Today marks the first night of Hanukkah, the Jewish festival of lights that commemorates the rededication of the Holy Temple in Jerusalem and the miracle of the oil used to light the Menorah lasting eight days. As part of the eight-day celebration, lights on the Menorah are lit one per day and foods fried in oil are customarily eaten in reference to the Hanukkah miracle. This includes the Latke, a fried potato pancake originating from Eastern Europe.
The Latke’s fame goes beyond Hannukah celebrations. Since 1946 it has also been the subject of intense (but intentionally humorous) debate within the annual Latke-Hamantash debate held by the University of Chicago. Within the debate the merits of the Latke are compared to those of the Hamantash – a triangular pastry with sweet filling usually eaten on the holiday of Purim. Debate participants have included senior scholars, Nobel prize winners and University Presidents, all of whom don academic regalia to present their argument on which holiday food is better.

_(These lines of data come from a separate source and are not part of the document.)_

## src/rtl/svdc_pkg.sv

```systemverilog
// constants for the supply voltage detect control block
package svdc_pkg;

    // register byte offsets on the apb bus
    localparam logic [7:0] ADDR_CTRL = 8'h00;
    localparam logic [7:0] ADDR_INTCTL = 8'h04;
    localparam logic [7:0] ADDR_FLAG = 8'h08;
    localparam logic [7:0] ADDR_IE = 8'h0c;
    localparam logic [7:0] ADDR_PRIO = 8'h10;
    localparam logic [7:0] ADDR_STATUS = 8'h14;
    localparam logic [7:0] ADDR_MASK = 8'h18;

    // voltage_detect_control fields
    localparam int CTRL_TRIP_LSB = 0;
    localparam int CTRL_TRIP_MSB = 3;
    localparam int CTRL_EN_BIT = 4;
    localparam int CTRL_RSTABLE_BIT = 5;
    localparam int CTRL_BGSTABLE_BIT = 6;
    localparam int CTRL_DIR_BIT = 7;
    localparam logic [7:0] CTRL_WMASK = 8'h9f;

    // interrupt_control fields
    localparam int INTCTL_GIE_BIT = 7;
    localparam int INTCTL_PEIE_BIT = 6;

    // detect bit in flag, enable and priority registers
    localparam int DET_BIT = 2;

    // sticky event status and mask fields
    localparam int ST_DETECT_BIT = 0;
    localparam int ST_REFRDY_BIT = 1;
    localparam int ST_WIDTH = 2;

    // reset values
    localparam logic [7:0] CTRL_RST = 8'h00;
    localparam logic [7:0] INTCTL_RST = 8'h00;
    localparam logic FLAG_RST = 1'b0;
    localparam logic IE_RST = 1'b0;
    localparam logic PRIO_RST = 1'b0;
    localparam logic [1:0] ST_RST = 2'h0;
    localparam logic [1:0] MASK_RST = 2'h0;

    // trip select code that routes the external input to the comparator
    localparam logic [3:0] TRIP_EXTERNAL = 4'hf;

    // reference start-up interval, fixed in time not in clocks
    localparam int STARTUP_NS = 20000;
    localparam int CLK_PERIOD_NS = 40;
    localparam int STARTUP_CYCLES =
        (STARTUP_NS + CLK_PERIOD_NS - 1) / CLK_PERIOD_NS;

    // shared reference state
    typedef enum logic [1:0] {
        REF_OFF = 2'b00,
        REF_WARM = 2'b01,
        REF_READY = 2'b10
    } svdc_ref_e;

endpackage : svdc_pkg

```

## src/rtl/svdc_sync.sv

```systemverilog
// two flip-flop synchroniser for asynchronous levels
`timescale 1ns/100ps
module svdc_sync #(
    parameter int WIDTH = 1
) (
    // clock and reset
    input wire logic MCLK,
    input wire logic RESET,
    // asynchronous in, synchronous out
    input wire logic [WIDTH-1:0] D,
    output logic [WIDTH-1:0] Q
);

    typedef struct packed {
        logic [WIDTH-1:0] meta;
        logic [WIDTH-1:0] stable;
    } svdc_sync_s;

    svdc_sync_s r;
    svdc_sync_s next_r;

    // first stage feeds only the second stage
    always_comb begin
        next_r = r;
        next_r.meta = D;
        next_r.stable = r.meta;
    end

    always_ff @(posedge MCLK or posedge RESET) begin
        if (RESET) begin
            r <= '0;
        end else begin
            r <= next_r;
        end
    end

    assign Q = r.stable;

endmodule : svdc_sync

```

## src/rtl/svdc_top.sv

```systemverilog
// supply voltage detect control: apb registers, start-up gate, flag
`timescale 1ns/100ps

module svdc_top #(
    parameter int STARTUP_CYCLES = svdc_pkg::STARTUP_CYCLES
) (
    // clock and reset
    input wire logic MCLK,
    input wire logic RESET,
    // apb slave
    input wire logic PSEL,
    input wire logic PENABLE,
    input wire logic PWRITE,
    input wire logic [7:0] PADDR,
    input wire logic [31:0] PWDATA,
    input wire logic [3:0] PSTRB,
    output logic [31:0] PRDATA,
    output logic PREADY,
    output logic PSLVERR,
    // analog side
    input wire logic CMP_OUT,
    input wire logic REF_OTHER_USERS,
    output logic DETECTOR_ON,
    output logic [3:0] TRIP_SELECT,
    output logic EXT_INPUT_SELECT,
    output logic DETECT_DIRECTION,
    // processor side
    output logic INT_REQ,
    output logic INT_PRIORITY_HIGH,
    output logic WAKE,
    output logic IRQ
);

    localparam int CW = 16;
    localparam logic [CW-1:0] LAST_COUNT = CW'(STARTUP_CYCLES - 1);

    typedef struct packed {
        logic [7:0] ctrl;
        logic [7:0] intctl;
        logic flag;
        logic ie;
        logic prio;
        logic [1:0] status;
        logic [1:0] mask;
        svdc_pkg::svdc_ref_e ref_state;
        logic [CW-1:0] count;
        logic en_seen;
        logic ref_stable;
        logic [7:0] rdata;
        logic ready;
        logic slverr;
        logic int_req;
        logic prio_out;
        logic wake;
        logic irq;
        logic det_on;
        logic [3:0] trip;
        logic ext_sel;
        logic dir;
    } svdc_top_s;

    svdc_top_s r;
    svdc_top_s next_r;

    logic [1:0] sync_in;
    logic [1:0] sync_out;
    logic cmp_s;
    logic other_s;

    assign sync_in = {REF_OTHER_USERS, CMP_OUT};

    svdc_sync #(
        .WIDTH(2)
    ) u_sync (
        .MCLK(MCLK),
        .RESET(RESET),
        .D(sync_in),
        .Q(sync_out)
    );

    assign cmp_s = sync_out[0];
    assign other_s = sync_out[1];

    // read data for one address, zero for unmapped
    function automatic logic [7:0] read_mux(
        input logic [7:0] addr,
        input svdc_top_s s
    );
        logic [7:0] v;
        v = 8'h00;
        case (addr)
            svdc_pkg::ADDR_CTRL: begin
                v = s.ctrl;
                v[svdc_pkg::CTRL_RSTABLE_BIT] = s.ref_stable;
                v[svdc_pkg::CTRL_BGSTABLE_BIT] =
                    (s.ref_state == svdc_pkg::REF_READY);
            end
            svdc_pkg::ADDR_INTCTL: v = s.intctl;
            svdc_pkg::ADDR_FLAG: v[svdc_pkg::DET_BIT] = s.flag;
            svdc_pkg::ADDR_IE: v[svdc_pkg::DET_BIT] = s.ie;
            svdc_pkg::ADDR_PRIO: v[svdc_pkg::DET_BIT] = s.prio;
            svdc_pkg::ADDR_STATUS: v[1:0] = s.status;
            svdc_pkg::ADDR_MASK: v[1:0] = s.mask;
            default: v = 8'h00;
        endcase
        return v;
    endfunction : read_mux

    function automatic logic mapped(input logic [7:0] addr);
        logic m;
        m = 1'b0;
        case (addr)
            svdc_pkg::ADDR_CTRL,
            svdc_pkg::ADDR_INTCTL,
            svdc_pkg::ADDR_FLAG,
            svdc_pkg::ADDR_IE,
            svdc_pkg::ADDR_PRIO,
            svdc_pkg::ADDR_STATUS,
            svdc_pkg::ADDR_MASK: m = 1'b1;
            default: m = 1'b0;
        endcase
        return m;
    endfunction : mapped

    always_comb begin
        logic setup;
        logic access;
        logic wr;
        logic rd;
        logic lane0;
        logic en;
        logic ref_on;
        logic hit;
        logic set_flag;
        logic [1:0] ev;
        logic [7:0] wd;

        next_r = r;
        setup = PSEL && !PENABLE;
        access = PSEL && PENABLE && r.ready;
        wr = access && PWRITE && !r.slverr;
        rd = access && !PWRITE && !r.slverr;
        lane0 = PSTRB[0];
        wd = PWDATA[7:0];
        en = r.ctrl[svdc_pkg::CTRL_EN_BIT];
        ev = 2'h0;
        ref_on = 1'b0;
        hit = 1'b0;
        set_flag = 1'b0;

        // zero-wait slave: answer prepared in setup, given in access
        next_r.ready = setup;
        if (setup) begin
            next_r.slverr = !mapped(PADDR);
            next_r.rdata = read_mux(PADDR, r);
        end else if (access) begin
            next_r.slverr = 1'b0;
            next_r.rdata = 8'h00;
        end

        // register writes; configuration ordering is up to software
        if (wr && lane0) begin
            case (PADDR)
                svdc_pkg::ADDR_CTRL: begin
                    next_r.ctrl = wd & svdc_pkg::CTRL_WMASK;
                end
                svdc_pkg::ADDR_INTCTL: next_r.intctl = wd;
                svdc_pkg::ADDR_FLAG: begin
                    next_r.flag = wd[svdc_pkg::DET_BIT];
                end
                svdc_pkg::ADDR_IE: next_r.ie = wd[svdc_pkg::DET_BIT];
                svdc_pkg::ADDR_PRIO: next_r.prio = wd[svdc_pkg::DET_BIT];
                svdc_pkg::ADDR_MASK: next_r.mask = wd[1:0];
                default: next_r.mask = next_r.mask;
            endcase
        end

        // shared reference warm-up, counted in fixed time
        ref_on = en || other_s;
        case (r.ref_state)
            svdc_pkg::REF_OFF: begin
                next_r.count = '0;
                if (ref_on) begin
                    next_r.ref_state = svdc_pkg::REF_WARM;
                end
            end
            svdc_pkg::REF_WARM: begin
                if (!ref_on) begin
                    next_r.ref_state = svdc_pkg::REF_OFF;
                    next_r.count = '0;
                end else if (r.count == LAST_COUNT) begin
                    next_r.ref_state = svdc_pkg::REF_READY;
                end else begin
                    next_r.count = r.count + 1'b1;
                end
            end
            svdc_pkg::REF_READY: begin
                if (!ref_on) begin
                    next_r.ref_state = svdc_pkg::REF_OFF;
                    next_r.count = '0;
                end
            end
            default: begin
                next_r.ref_state = svdc_pkg::REF_OFF;
                next_r.count = '0;
            end
        endcase

        // stable status drops on disable and on every new enable
        next_r.en_seen = en;
        next_r.ref_stable = en && r.en_seen
            && (r.ref_state == svdc_pkg::REF_READY);

        // comparator high means scaled supply at or above reference
        hit = r.dir ? cmp_s : !cmp_s;
        set_flag = en && r.ref_stable && hit;
        if (set_flag) begin
            next_r.flag = 1'b1;
        end
        ev[svdc_pkg::ST_DETECT_BIT] = set_flag && !r.flag;
        ev[svdc_pkg::ST_REFRDY_BIT] = next_r.ref_stable && !r.ref_stable;

        // sticky status, cleared by a read, a new event wins
        // clear only what the read reported, so a late event survives
        if (rd && PADDR == svdc_pkg::ADDR_STATUS) begin
            next_r.status = r.status & ~r.rdata[1:0];
        end
        next_r.status = next_r.status | ev;

        // registered outputs
        next_r.det_on = next_r.ctrl[svdc_pkg::CTRL_EN_BIT];
        next_r.trip = next_r.ctrl[svdc_pkg::CTRL_TRIP_MSB:
                                  svdc_pkg::CTRL_TRIP_LSB];
        next_r.ext_sel =
            (next_r.trip == svdc_pkg::TRIP_EXTERNAL);
        next_r.dir = next_r.ctrl[svdc_pkg::CTRL_DIR_BIT];
        next_r.wake = next_r.flag && next_r.ie;
        next_r.int_req = next_r.flag && next_r.ie
            && next_r.intctl[svdc_pkg::INTCTL_GIE_BIT];
        next_r.prio_out = next_r.prio;
        next_r.irq = |(next_r.status & next_r.mask);
    end

    always_ff @(posedge MCLK or posedge RESET) begin
        if (RESET) begin
            r <= '0;
            r.ctrl <= svdc_pkg::CTRL_RST;
            r.intctl <= svdc_pkg::INTCTL_RST;
            r.flag <= svdc_pkg::FLAG_RST;
            r.ie <= svdc_pkg::IE_RST;
            r.prio <= svdc_pkg::PRIO_RST;
            r.status <= svdc_pkg::ST_RST;
            r.mask <= svdc_pkg::MASK_RST;
            r.ref_state <= svdc_pkg::REF_OFF;
        end else begin
            r <= next_r;
        end
    end

    assign PRDATA = {24'h000000, r.rdata};
    assign PREADY = r.ready;
    assign PSLVERR = r.slverr;
    assign DETECTOR_ON = r.det_on;
    assign TRIP_SELECT = r.trip;
    assign EXT_INPUT_SELECT = r.ext_sel;
    assign DETECT_DIRECTION = r.dir;
    assign INT_REQ = r.int_req;
    assign INT_PRIORITY_HIGH = r.prio_out;
    assign WAKE = r.wake;
    assign IRQ = r.irq;

    // only a flag register write can raise the flag while the stable status is low
    chk_flag_gated: assert property (
        @(posedge MCLK) disable iff (RESET)
        (!r.flag && !r.ref_stable && !(PSEL && PENABLE && PWRITE
            && PADDR == svdc_pkg::ADDR_FLAG)) |=> !r.flag
    ) else $error("detect flag set before reference stable");

    // warm-up never ends early
    chk_warm_length: assert property (
        @(posedge MCLK) disable iff (RESET)
        (r.ref_state == svdc_pkg::REF_READY
            && $past(r.ref_state) == svdc_pkg::REF_WARM)
        |-> $past(r.count) == LAST_COUNT
    ) else $error("reference ready after wrong count");

    // a disabled detector reports no stable reference
    chk_disable_clear: assert property (
        @(posedge MCLK) disable iff (RESET)
        !r.ctrl[svdc_pkg::CTRL_EN_BIT] |=> !r.ref_stable
    ) else $error("stable status held while disabled");

    // fresh enable always starts with stable low
    chk_enable_restart: assert property (
        @(posedge MCLK) disable iff (RESET)
        $rose(r.ctrl[svdc_pkg::CTRL_EN_BIT]) |-> !r.ref_stable
    ) else $error("stable status not cleared on enable");

    // a qualifying comparator level sets the flag next cycle
    chk_detect_sets: assert property (
        @(posedge MCLK) disable iff (RESET)
        (r.ctrl[svdc_pkg::CTRL_EN_BIT] && r.ref_stable
            && (r.dir ? cmp_s : !cmp_s)) |=> r.flag
    ) else $error("comparator match did not set flag");

    // flag stays until software writes the flag register
    chk_flag_sticky: assert property (
        @(posedge MCLK) disable iff (RESET)
        (r.flag && !(PSEL && PENABLE && PWRITE
            && PADDR == svdc_pkg::ADDR_FLAG)) |=> r.flag
    ) else $error("detect flag lost without a clear");

    // request only with detect and global enables
    chk_int_qual: assert property (
        @(posedge MCLK) disable iff (RESET)
        INT_REQ |-> (r.flag && r.ie
            && r.intctl[svdc_pkg::INTCTL_GIE_BIT])
    ) else $error("interrupt request without enables");

    // wake without global enable resumes in line, no request
    chk_wake_inline: assert property (
        @(posedge MCLK) disable iff (RESET)
        (WAKE && !r.intctl[svdc_pkg::INTCTL_GIE_BIT]) |-> !INT_REQ
    ) else $error("vectoring while globally disabled");

    // external code selects the external input
    chk_ext_select: assert property (
        @(posedge MCLK) disable iff (RESET)
        EXT_INPUT_SELECT == (TRIP_SELECT == svdc_pkg::TRIP_EXTERNAL)
    ) else $error("external input select mismatch");

    // every access phase ends in a single cycle
    chk_apb_ready: assert property (
        @(posedge MCLK) disable iff (RESET)
        (PSEL && !PENABLE) |=> PREADY ##1 !PREADY
    ) else $error("apb access not answered in one cycle");

endmodule : svdc_top

```
==> config.mk <==
export PLATFORM = sky130hd
export DESIGN_NAME = i2cs_slave
export DESIGN_NICKNAME = d
export VERILOG_FILES = /design/src/include/i2cs_pkg.sv /design/src/include/i2cs_edge_if.sv /design/src/verilog/i2cs_slave.sv /design/src/verilog/i2cs_bus_sampler.sv
export VERILOG_INCLUDE_DIRS = /design/src /design/src/include
export SDC_FILE = /design/constraint.sdc
export NUM_CORES = 1
export LEC_CHECK = 0
export BUFFER_PORTS_ARGS = -buffer_cell sky130_fd_sc_hd__buf_2
export CAP_MARGIN = 15
export CORE_MARGIN = 10
export CORE_UTILIZATION = 25
export CTS_BUF_LIST = sky130_fd_sc_hd__clkbuf_4 sky130_fd_sc_hd__clkbuf_8
export CTS_CLUSTER_SIZE = 40
export DETAILED_ROUTE_END_ITERATION = 10
export MAX_ROUTING_LAYER = met4
export PLACE_DENSITY = 0.51
export SLEW_MARGIN = 20
export SYNTH_ARGS = -nofsm -noshare
export SYNTH_HDL_FRONTEND = slang
export SYNTH_HIERARCHICAL = 1
export SYNTH_SLANG_ARGS = --single-unit
==> constraint.sdc <==
create_clock -name ref_clk_i -period 3 [get_ports ref_clk_i]
set_clock_uncertainty 0.15 [all_clocks]
set_input_delay 0.6 -clock ref_clk_i [delete_from_list [all_inputs] [get_ports ref_clk_i]]
set_output_delay 0.6 -clock ref_clk_i [all_outputs]
set_load 0.02 [all_outputs]
$ cat src/pkg/startup_regs.svh
`ifndef STARTUP_REGS_SVH
`define STARTUP_REGS_SVH
`define SU_CTRL_OFS        8'h00
`define SU_LIMIT_OFS       8'h04
`define SU_SETPT_OFS       8'h08
`define SU_HOLD_OFS        8'h0c
`define SU_PV_OFS          8'h10
`define SU_WSP_OFS         8'h14
`define SU_STAT_OFS        8'h18
`define SU_CYC_OFS         8'h1c
`define SU_CTRL_EN_BIT     0
`define SU_CTRL_AUTO_BIT   1
`define SU_CTRL_TUNE_BIT   2
`define SU_LIMIT_RST       16'h0005
`define SU_SETPT_RST       16'h005f
`define SU_HOLD_RST        16'h000a
`define SU_HOLD_MAX        16'h270f
`define SU_CYC_RST         16'h0010
`define SU_BAND_1K         16'h0001
`define SU_DROP_40K        16'h0028
`define SU_MIN_CYC_TICKS   16'h0007
`define SU_SEC_PER_MIN     60
`define SU_CLK_HZ          125000000
`endif

$ cat src/pkg/startup_pkg.sv
package startup_pkg;
  typedef enum logic [1:0] {
    startup_idle_state,
    startup_limited_output_state,
    startup_hold_state,
    startup_tuning_state
  } startup_state_e;
  typedef logic signed [15:0] temp_t;
endpackage : startup_pkg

Participants are encouraged to use the specific technical language of their discipline, which has resulted in presentations discussing Machievelli’s thoughts on the debate (arguing he would vote Latke); applying feminist theory to conclude that Hamantash were worshipped in early matriarchal societies; and citing on numerous occasions the County of Allegheny v. ACLU case in which the US Supreme Court officially recognise the Latke but make no mention of the Hamantash.
Last year’s debate addressed the question ‘“Which [of the two foods] is better for our biosphere?”. Presented arguments including the role of the latke in celebrating the oil industry, the versatility of the potato in both the natural world and in cuisine, and the ecofeminist contextualisation of the Hamentash as a euphemistic object through which to celebrate female anatomy and the power of women to resist ’the exploitative dominance between men and nature’. This debate can be viewed on YouTube here.
This year’s debate is set to take place on the 17th of December over Zoom. Neither the Latke or the Hamentash have ever ‘won’, and indeed this year’s debate announcement includes the question ‘Can they come together after all this time?’.
I guess on the 17th we will find out!